Groove Music subscribers may enjoy a smooth transition to Spotify, but it’s unclear whether other services would have it as easy. Purchased MP3 files, even albums, take up relatively tiny amounts of storage space, and Microsoft’s plan to transfer them to Spotify was well thought-out. But how much music have consumers bought from Microsoft? Those hundred albums? More? The vast majority of customers probably never bought more than a few gigabytes’ worth.

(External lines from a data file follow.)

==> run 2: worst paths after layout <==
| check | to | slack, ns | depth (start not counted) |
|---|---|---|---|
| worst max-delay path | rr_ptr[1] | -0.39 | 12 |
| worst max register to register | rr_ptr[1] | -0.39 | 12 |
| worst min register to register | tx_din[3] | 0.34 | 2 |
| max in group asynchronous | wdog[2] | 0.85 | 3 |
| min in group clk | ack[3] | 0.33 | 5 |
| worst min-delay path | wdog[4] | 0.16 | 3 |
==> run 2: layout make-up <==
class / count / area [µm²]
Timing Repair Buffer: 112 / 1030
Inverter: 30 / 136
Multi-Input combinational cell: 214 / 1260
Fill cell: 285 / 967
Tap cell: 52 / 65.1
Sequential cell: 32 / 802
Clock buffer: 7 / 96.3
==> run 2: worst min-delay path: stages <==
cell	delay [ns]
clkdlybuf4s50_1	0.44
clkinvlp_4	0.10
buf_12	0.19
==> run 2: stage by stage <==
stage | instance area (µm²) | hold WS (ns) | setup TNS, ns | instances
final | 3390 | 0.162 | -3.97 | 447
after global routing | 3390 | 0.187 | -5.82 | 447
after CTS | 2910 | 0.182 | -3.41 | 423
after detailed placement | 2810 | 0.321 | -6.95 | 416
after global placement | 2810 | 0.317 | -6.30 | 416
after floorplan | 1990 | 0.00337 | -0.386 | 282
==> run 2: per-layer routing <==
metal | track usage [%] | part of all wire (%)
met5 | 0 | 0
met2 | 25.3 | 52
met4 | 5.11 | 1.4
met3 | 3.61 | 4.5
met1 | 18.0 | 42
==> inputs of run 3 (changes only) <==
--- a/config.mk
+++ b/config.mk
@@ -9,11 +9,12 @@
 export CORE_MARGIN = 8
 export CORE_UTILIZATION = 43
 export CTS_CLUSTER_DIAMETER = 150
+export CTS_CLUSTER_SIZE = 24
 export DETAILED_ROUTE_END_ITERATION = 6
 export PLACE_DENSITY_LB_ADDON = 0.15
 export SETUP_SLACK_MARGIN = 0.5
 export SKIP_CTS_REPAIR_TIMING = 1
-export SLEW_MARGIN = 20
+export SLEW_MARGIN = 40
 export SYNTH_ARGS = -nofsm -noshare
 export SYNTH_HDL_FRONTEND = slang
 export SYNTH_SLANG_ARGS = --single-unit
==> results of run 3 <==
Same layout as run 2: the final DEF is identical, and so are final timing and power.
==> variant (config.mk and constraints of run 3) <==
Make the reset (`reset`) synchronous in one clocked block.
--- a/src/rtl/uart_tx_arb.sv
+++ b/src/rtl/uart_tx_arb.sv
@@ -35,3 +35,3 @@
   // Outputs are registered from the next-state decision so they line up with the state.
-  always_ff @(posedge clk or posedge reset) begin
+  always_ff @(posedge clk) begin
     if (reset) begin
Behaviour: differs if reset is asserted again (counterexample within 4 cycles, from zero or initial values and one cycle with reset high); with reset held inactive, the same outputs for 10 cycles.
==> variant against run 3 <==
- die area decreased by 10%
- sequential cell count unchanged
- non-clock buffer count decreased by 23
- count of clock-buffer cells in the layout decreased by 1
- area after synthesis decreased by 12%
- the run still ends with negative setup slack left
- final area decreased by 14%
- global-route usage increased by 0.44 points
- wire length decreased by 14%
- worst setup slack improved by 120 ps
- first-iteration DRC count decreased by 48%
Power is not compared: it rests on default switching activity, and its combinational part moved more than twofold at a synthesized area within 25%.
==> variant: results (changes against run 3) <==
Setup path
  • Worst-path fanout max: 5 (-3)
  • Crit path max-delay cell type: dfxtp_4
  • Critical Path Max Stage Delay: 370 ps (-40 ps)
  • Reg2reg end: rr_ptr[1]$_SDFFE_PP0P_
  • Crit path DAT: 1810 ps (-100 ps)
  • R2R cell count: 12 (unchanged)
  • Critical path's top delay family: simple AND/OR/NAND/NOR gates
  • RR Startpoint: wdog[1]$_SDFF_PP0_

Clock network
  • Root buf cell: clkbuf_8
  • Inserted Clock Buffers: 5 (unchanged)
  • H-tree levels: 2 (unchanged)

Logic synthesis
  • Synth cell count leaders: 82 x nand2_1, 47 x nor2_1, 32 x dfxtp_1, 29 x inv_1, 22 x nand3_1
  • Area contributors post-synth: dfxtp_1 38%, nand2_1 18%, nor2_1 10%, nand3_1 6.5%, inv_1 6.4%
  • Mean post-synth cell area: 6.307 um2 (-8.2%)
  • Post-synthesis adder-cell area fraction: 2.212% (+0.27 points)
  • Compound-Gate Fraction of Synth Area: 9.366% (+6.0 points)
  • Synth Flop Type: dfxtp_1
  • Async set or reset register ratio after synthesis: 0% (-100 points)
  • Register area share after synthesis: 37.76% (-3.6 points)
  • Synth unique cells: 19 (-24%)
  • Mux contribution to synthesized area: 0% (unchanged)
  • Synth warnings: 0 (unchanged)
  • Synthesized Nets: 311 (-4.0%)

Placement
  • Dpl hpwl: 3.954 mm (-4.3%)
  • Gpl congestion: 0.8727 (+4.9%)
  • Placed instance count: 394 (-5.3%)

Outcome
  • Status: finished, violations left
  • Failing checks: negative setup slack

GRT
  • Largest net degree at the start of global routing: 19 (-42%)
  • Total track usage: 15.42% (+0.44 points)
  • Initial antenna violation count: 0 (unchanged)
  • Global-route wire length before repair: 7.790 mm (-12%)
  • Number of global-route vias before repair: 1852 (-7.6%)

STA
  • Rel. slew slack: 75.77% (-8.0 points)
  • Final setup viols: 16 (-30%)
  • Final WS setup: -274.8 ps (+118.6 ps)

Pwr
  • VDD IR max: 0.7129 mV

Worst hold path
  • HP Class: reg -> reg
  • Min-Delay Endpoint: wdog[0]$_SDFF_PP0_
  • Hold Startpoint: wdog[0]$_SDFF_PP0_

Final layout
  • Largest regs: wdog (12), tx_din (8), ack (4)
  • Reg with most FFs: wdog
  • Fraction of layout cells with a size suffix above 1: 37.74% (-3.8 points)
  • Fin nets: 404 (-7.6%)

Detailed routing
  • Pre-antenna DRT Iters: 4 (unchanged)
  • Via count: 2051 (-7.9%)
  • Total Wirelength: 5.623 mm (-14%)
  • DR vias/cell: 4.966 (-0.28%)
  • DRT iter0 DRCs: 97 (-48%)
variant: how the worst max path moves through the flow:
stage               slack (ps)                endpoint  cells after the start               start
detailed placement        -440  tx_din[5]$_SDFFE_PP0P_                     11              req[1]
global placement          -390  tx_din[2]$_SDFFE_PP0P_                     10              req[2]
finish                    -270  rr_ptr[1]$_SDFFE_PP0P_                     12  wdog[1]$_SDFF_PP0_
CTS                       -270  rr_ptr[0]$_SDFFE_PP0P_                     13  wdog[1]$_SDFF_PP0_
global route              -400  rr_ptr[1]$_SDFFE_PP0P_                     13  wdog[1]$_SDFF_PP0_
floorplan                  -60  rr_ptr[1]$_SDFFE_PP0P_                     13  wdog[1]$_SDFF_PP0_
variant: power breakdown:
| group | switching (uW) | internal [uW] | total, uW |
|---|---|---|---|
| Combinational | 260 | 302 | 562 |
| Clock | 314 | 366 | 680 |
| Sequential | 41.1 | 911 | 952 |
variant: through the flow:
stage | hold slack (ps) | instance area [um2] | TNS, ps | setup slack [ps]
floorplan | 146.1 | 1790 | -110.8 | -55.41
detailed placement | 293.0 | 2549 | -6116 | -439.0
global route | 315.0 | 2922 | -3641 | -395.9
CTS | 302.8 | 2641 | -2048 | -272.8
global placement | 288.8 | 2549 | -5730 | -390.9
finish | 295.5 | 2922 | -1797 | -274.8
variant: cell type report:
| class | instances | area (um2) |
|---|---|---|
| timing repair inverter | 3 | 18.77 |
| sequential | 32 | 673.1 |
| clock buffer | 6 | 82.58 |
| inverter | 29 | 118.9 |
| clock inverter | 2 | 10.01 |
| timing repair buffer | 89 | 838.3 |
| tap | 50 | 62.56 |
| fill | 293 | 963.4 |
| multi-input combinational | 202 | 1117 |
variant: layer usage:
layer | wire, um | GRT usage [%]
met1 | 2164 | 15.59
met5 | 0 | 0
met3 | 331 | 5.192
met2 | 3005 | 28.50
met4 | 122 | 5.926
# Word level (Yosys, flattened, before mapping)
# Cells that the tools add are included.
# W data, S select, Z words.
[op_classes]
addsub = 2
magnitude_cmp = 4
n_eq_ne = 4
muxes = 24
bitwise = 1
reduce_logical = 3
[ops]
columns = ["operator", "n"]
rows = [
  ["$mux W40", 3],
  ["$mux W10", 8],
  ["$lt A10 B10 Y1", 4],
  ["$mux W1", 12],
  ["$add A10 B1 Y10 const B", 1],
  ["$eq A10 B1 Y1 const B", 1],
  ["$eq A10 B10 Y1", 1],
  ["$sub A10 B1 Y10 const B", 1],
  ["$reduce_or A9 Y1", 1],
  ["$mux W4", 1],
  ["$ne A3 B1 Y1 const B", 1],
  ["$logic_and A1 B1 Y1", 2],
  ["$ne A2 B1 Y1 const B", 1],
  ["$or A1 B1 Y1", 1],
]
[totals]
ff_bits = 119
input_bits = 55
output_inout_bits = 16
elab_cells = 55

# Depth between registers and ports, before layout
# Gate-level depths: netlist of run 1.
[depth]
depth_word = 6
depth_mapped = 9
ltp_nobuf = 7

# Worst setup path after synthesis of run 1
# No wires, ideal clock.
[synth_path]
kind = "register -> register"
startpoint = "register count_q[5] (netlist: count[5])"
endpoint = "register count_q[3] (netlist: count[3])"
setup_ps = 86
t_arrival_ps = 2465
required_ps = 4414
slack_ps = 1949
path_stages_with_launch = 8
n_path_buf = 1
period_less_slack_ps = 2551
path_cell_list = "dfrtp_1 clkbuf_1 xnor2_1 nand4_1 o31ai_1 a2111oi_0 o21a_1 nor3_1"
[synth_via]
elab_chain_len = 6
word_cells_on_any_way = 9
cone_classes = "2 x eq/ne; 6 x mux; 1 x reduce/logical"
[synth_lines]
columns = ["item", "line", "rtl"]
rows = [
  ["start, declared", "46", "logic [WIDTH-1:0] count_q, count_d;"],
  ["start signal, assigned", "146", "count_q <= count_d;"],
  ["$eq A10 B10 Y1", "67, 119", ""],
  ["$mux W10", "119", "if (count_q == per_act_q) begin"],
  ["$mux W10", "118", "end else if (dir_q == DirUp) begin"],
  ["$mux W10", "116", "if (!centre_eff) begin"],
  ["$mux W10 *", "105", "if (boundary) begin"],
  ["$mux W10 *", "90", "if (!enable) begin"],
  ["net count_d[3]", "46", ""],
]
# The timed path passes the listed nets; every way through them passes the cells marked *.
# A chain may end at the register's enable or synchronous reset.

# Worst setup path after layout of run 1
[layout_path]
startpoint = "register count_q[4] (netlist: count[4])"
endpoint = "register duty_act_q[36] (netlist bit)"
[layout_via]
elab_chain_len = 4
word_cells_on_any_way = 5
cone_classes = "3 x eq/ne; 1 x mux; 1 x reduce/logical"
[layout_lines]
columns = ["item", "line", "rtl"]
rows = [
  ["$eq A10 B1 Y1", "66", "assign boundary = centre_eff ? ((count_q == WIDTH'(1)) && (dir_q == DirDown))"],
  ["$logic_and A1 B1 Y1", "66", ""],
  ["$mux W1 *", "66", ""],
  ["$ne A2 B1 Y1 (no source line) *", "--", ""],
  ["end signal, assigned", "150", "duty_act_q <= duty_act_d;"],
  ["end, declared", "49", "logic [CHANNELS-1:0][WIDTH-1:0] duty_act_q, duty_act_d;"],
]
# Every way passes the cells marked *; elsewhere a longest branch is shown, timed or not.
File: src/rtl/pcore_rf_pkg.sv
// ---------------------------------------------------------------------------
// pcore_rf_pkg
// Shared definitions for the multi-port integer register file.
//   - Default data width and register count used by reg_file_mp.
//   - Debug access FSM state type (type_rf_dbg_states_e).
//   - Debug request bundle (type_rf_dbg_req_s), sized for the default
//     configuration, used by agents that drive the debug access port.
// ---------------------------------------------------------------------------
package pcore_rf_pkg;

   localparam int XLEN_DEFAULT     = 32;
   localparam int RF_DEPTH_DEFAULT = 32;
   localparam int AW_DEFAULT       = $clog2(RF_DEPTH_DEFAULT);

   // Debug access sequencing: idle, performing the access, acknowledging.
   typedef enum logic [1:0] {
      DBG_IDLE   = 2'd0,
      DBG_ACCESS = 2'd1,
      DBG_ACK    = 2'd2
   } type_rf_dbg_states_e;

   // One debug request as seen on the debug access port.
   typedef struct packed {
      logic                    req;
      logic                    we;
      logic [AW_DEFAULT-1:0]   addr;
      logic [XLEN_DEFAULT-1:0] wdata;
   } type_rf_dbg_req_s;

endpackage

File: src/rtl/rf_scoreboard.sv
// ---------------------------------------------------------------------------
// rf_scoreboard
// Per-register busy bits used by decode to detect RAW hazards.
// Optional feature macro: RF_BYPASS_EN (a read port whose address matches a
// same-cycle write-back reports not-busy).
// Ports:
//   clk, rst_n   clock, asynchronous active-low reset
//   rd_addr_i    NUM_RD read addresses (port k at slice k)
//   rd_busy_o    busy flag of each addressed register
//   wr_req_i     write-back valid per port (clears busy)
//   wr_addr_i    write-back addresses
//   iss_req_i    issue of an instruction writing iss_addr_i (sets busy)
//   iss_addr_i   destination register of the issued instruction
//   flush_i      clears every busy bit
// ---------------------------------------------------------------------------
module rf_scoreboard #(
   parameter int RF_DEPTH = 32,
   parameter int NUM_RD   = 2,
   parameter int NUM_WR   = 1,
   localparam int AW      = $clog2(RF_DEPTH)
) (
   input  logic                 clk,
   input  logic                 rst_n,
   input  logic [NUM_RD*AW-1:0] rd_addr_i,
   output logic [NUM_RD-1:0]    rd_busy_o,
   input  logic [NUM_WR-1:0]    wr_req_i,
   input  logic [NUM_WR*AW-1:0] wr_addr_i,
   input  logic                 iss_req_i,
   input  logic [AW-1:0]        iss_addr_i,
   input  logic                 flush_i
);

   logic [RF_DEPTH-1:0] busy_q;
   logic [RF_DEPTH-1:0] busy_d;
   logic [AW-1:0]       lookAddr;

   // Next busy vector. Ordering encodes priority: write-back clears first,
   // a same-cycle issue then re-sets (newer producer wins), and flush
   // overrides everything. x0 never becomes busy.
   always_comb begin
      busy_d = busy_q;
      for (int p = 0; p < NUM_WR; p++) begin
         if (wr_req_i[p]) begin
            busy_d[wr_addr_i[p*AW +: AW]] = 1'b0;
         end
      end
      if (iss_req_i && (iss_addr_i != '0)) begin
         busy_d[iss_addr_i] = 1'b1;
      end
      if (flush_i) begin
         busy_d = '0;
      end
      busy_d[0] = 1'b0;
   end

   // Busy vector register.
   always_ff @(posedge clk or negedge rst_n) begin
      if (!rst_n) begin
         busy_q <= '0;
      end else begin
         busy_q <= busy_d;
      end
   end

   // Busy lookup per read port. With forwarding enabled, a register being
   // written back this very cycle already has its value available, so it
   // is reported as not busy.
   always_comb begin
      rd_busy_o = '0;
      lookAddr  = '0;
      for (int k = 0; k < NUM_RD; k++) begin
         lookAddr     = rd_addr_i[k*AW +: AW];
         rd_busy_o[k] = busy_q[lookAddr];
`ifdef RF_BYPASS_EN
         for (int p = 0; p < NUM_WR; p++) begin
            if (wr_req_i[p] && (lookAddr != '0) && (wr_addr_i[p*AW +: AW] == lookAddr)) begin
               rd_busy_o[k] = 1'b0;
            end
         end
`endif
      end
   end

endmodule
**src/rtl/sdram_arbiter.sv**
```systemverilog
// Registered one-grant-at-a-time SDRAM arbiter: real-time requesters beat batch
// requesters, with round-robin inside each class and sticky protocol/timeout flags.
module sdram_arbiter #(
    parameter int             N       = 5,
    parameter logic [N-1:0]   RT_MASK = 5'b11000,
    parameter int             AW      = 23,
    parameter int             DW      = 32,
    parameter int             TIMEOUT = 4096
) (
    input  logic              i_clk,
    input  logic              i_rst,
    input  logic [N-1:0]      req_read,
    input  logic [N-1:0]      req_write,
    input  logic [N*AW-1:0]   req_addr,
    input  logic [N*DW-1:0]   req_writedata,
    output logic [DW-1:0]     req_readdata,
    output logic [N-1:0]      req_finished,
    output logic [AW-1:0]     sdram_addr,
    output logic              sdram_read,
    output logic              sdram_write,
    output logic [DW-1:0]     sdram_writedata,
    input  logic [DW-1:0]     sdram_readdata,
    input  logic              sdram_finished,
    output logic [N-1:0]      o_grant,
    output logic              o_busy,
    output logic              o_proto_err,
    output logic              o_timeout
);

    localparam int PW = (N > 1) ? $clog2(N) : 1;
    localparam int CW = $clog2(TIMEOUT + 1);

    typedef enum logic {ST_IDLE, ST_BUSY} state_t;

    state_t          r_state;
    logic [PW-1:0]   r_ptr_rt;
    logic [PW-1:0]   r_ptr_batch;
    logic [CW-1:0]   r_cnt;
    logic [N-1:0]    r_grant;
    logic            r_busy;
    logic            r_read;
    logic            r_write;
    logic [AW-1:0]   r_addr;
    logic [DW-1:0]   r_wdata;
    logic            r_proto_err;
    logic            r_timeout;

    logic [N-1:0]    w_act;
    logic [N-1:0]    w_rt_req;
    logic [N-1:0]    w_batch_req;
    logic            w_use_rt;
    logic            w_valid;
    logic [PW-1:0]   w_win;
    logic [PW-1:0]   w_next_ptr;
    logic            w_done;

    // First set bit of cand scanning upward from ptr with wrap; the reverse loop
    // lets the lowest offset overwrite any later candidate.
    function automatic logic [PW-1:0] pick(input logic [N-1:0] cand, input logic [PW-1:0] ptr);
        int j;
        pick = '0;
        for (int k = N - 1; k >= 0; k--) begin
            j = int'(ptr) + k;
            if (j >= N) j = j - N;
            if (cand[j]) pick = PW'(j);
        end
    endfunction

    assign w_act       = req_read | req_write;
    assign w_rt_req    = w_act & RT_MASK;
    assign w_batch_req = w_act & ~RT_MASK;

    always_comb begin
        // NOTE: every always_comb output gets a default first so no latch is inferred.
        w_use_rt   = |w_rt_req;
        w_valid    = |w_act;
        w_win      = w_use_rt ? pick(w_rt_req, r_ptr_rt) : pick(w_batch_req, r_ptr_batch);
        w_next_ptr = (w_win == PW'(N - 1)) ? '0 : w_win + PW'(1);
    end

    assign w_done       = (r_state == ST_BUSY) && sdram_finished;
    assign req_finished = w_done ? r_grant : '0;
    assign req_readdata = w_done ? sdram_readdata : '0;

    always_ff @(posedge i_clk or negedge i_rst) begin
        if (!i_rst) begin
            r_state     <= ST_IDLE;
            r_ptr_rt    <= '0;
            r_ptr_batch <= '0;
            r_cnt       <= '0;
            r_grant     <= '0;
            r_busy      <= 1'b0;
            r_read      <= 1'b0;
            r_write     <= 1'b0;
            r_addr      <= '0;
            r_wdata     <= '0;
            r_proto_err <= 1'b0;
            r_timeout   <= 1'b0;
        end else begin
            // NOTE: sequential state uses non-blocking assignments so every register samples pre-edge values.
            case (r_state)
                ST_IDLE: begin
                    if (w_valid) begin
                        r_grant        <= '0;
                        r_grant[w_win] <= 1'b1;
                        r_busy         <= 1'b1;
                        r_addr         <= req_addr[w_win*AW +: AW];
                        r_wdata        <= req_writedata[w_win*DW +: DW];
                        r_write        <= req_write[w_win];
                        r_read         <= ~req_write[w_win];
                        if (req_read[w_win] && req_write[w_win]) r_proto_err <= 1'b1;
                        if (w_use_rt) r_ptr_rt    <= w_next_ptr;
                        else          r_ptr_batch <= w_next_ptr;
                        r_cnt          <= '0;
                        r_state        <= ST_BUSY;
                    end
                end
                ST_BUSY: begin
                    if (sdram_finished) begin
                        r_grant <= '0;
                        r_busy  <= 1'b0;
                        r_read  <= 1'b0;
                        r_write <= 1'b0;
                        r_cnt   <= '0;
                        r_state <= ST_IDLE;
                    end else begin
                        // Saturate so a stuck transaction cannot wrap the counter.
                        if (r_cnt != CW'(TIMEOUT)) r_cnt <= r_cnt + CW'(1);
                        if (r_cnt == CW'(TIMEOUT - 1)) r_timeout <= 1'b1;
                    end
                end
                default: r_state <= ST_IDLE;
            endcase
        end
    end

    assign o_grant         = r_grant;
    assign o_busy          = r_busy;
    assign sdram_read      = r_read;
    assign sdram_write     = r_write;
    assign sdram_addr      = r_addr;
    assign sdram_writedata = r_wdata;
    assign o_proto_err     = r_proto_err;
    assign o_timeout       = r_timeout;

endmodule

```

If you subscribe to Microsoft’s Movies service, though, the storage space and bandwidth costs begin to add up. HD movies clock in at 3GB to 4GB, and a bundle of all six Pirates of the Caribbean movies can run 25GB. That may be nothing compared to the size of the average online Xbox game, but the average Movies consumer would be in a jam if the service went under.
For now, everything we’ve heard out of Redmond indicates that movies, TV, and ebook sales will remain intact and will continue to be sold to customers. As of January 1, however, Microsoft’s Music tab will disappear from the Windows Store app, leaving just Apps, Games, Movies/TV, and Books. The absence will be noticeable, and consumers will wonder: What’s next?
Forking the customer: Xbox or mixed reality?
If you’re rooting for Microsoft to increase its engagement with consumers, you can’t be happy with the scenario that will play out this fall: In a sense, Microsoft will ask its customers to decide between first-generation mixed-reality hardware such as a $499 Samsung Odyssey head-mounted display, or a comparably priced $499 Xbox One X.
On one hand, you have the most powerful game console in existence. On the other, there’s mixed reality, with headsets for those who either couldn’t afford an HTC Vive or Oculus Rift or who chose to wait. Windows mixed reality devices will offer SteamVR games, including Superhot, Space Pirate Trainer, Arizona Sunshine, and more. And they’ll obviously run Windows apps. But it is completely insane to think that the untapped market for mixed reality is large enough to support not one, not two, but five different hardware partners and their individual devices.
It’s too early to know whether any one HMD maker will make enough off the first generation of devices to invest in a second—or blink and bow out. But everyone potentially stands to lose. If partner investment is wasted, support fizzles; then consumers feel cheated. Meanwhile, someone at Microsoft could conclude that consumer products aren’t worth the effort, save for the Xbox.
Microsoft’s relationship with consumers arguably reached its zenith about 2015, when Microsoft co-developed Windows 10 with its fans as part of a multi-device strategy that included Surface tablets, third-party PCs, the HoloLens, a hopeful future for Windows phones, and more. Since then, Microsoft’s reputation has come back down to earth: Windows phones essentially died, the HoloLens disappeared, promised Windows features were delayed or cancelled, and services like Groove are ending.
I don’t think that Microsoft’s loyal fans want to give up on Microsoft, any more than its consumer businesses enjoy shuttering the products and services they provide. Underappreciated perks like Microsoft Rewards, Xbox Live Gold, Xbox Games with Gold, Forza Motorsport 6: Apex and the free, periodic upgrades to Windows all reflect Microsoft’s existing commitment to the consumer.
But Microsoft’s inexorable move toward the enterprise leaves its consumer businesses vulnerable, with the exception of the Xbox. And as its customers wake up to that reality, it’s hard to see how the situation will improve.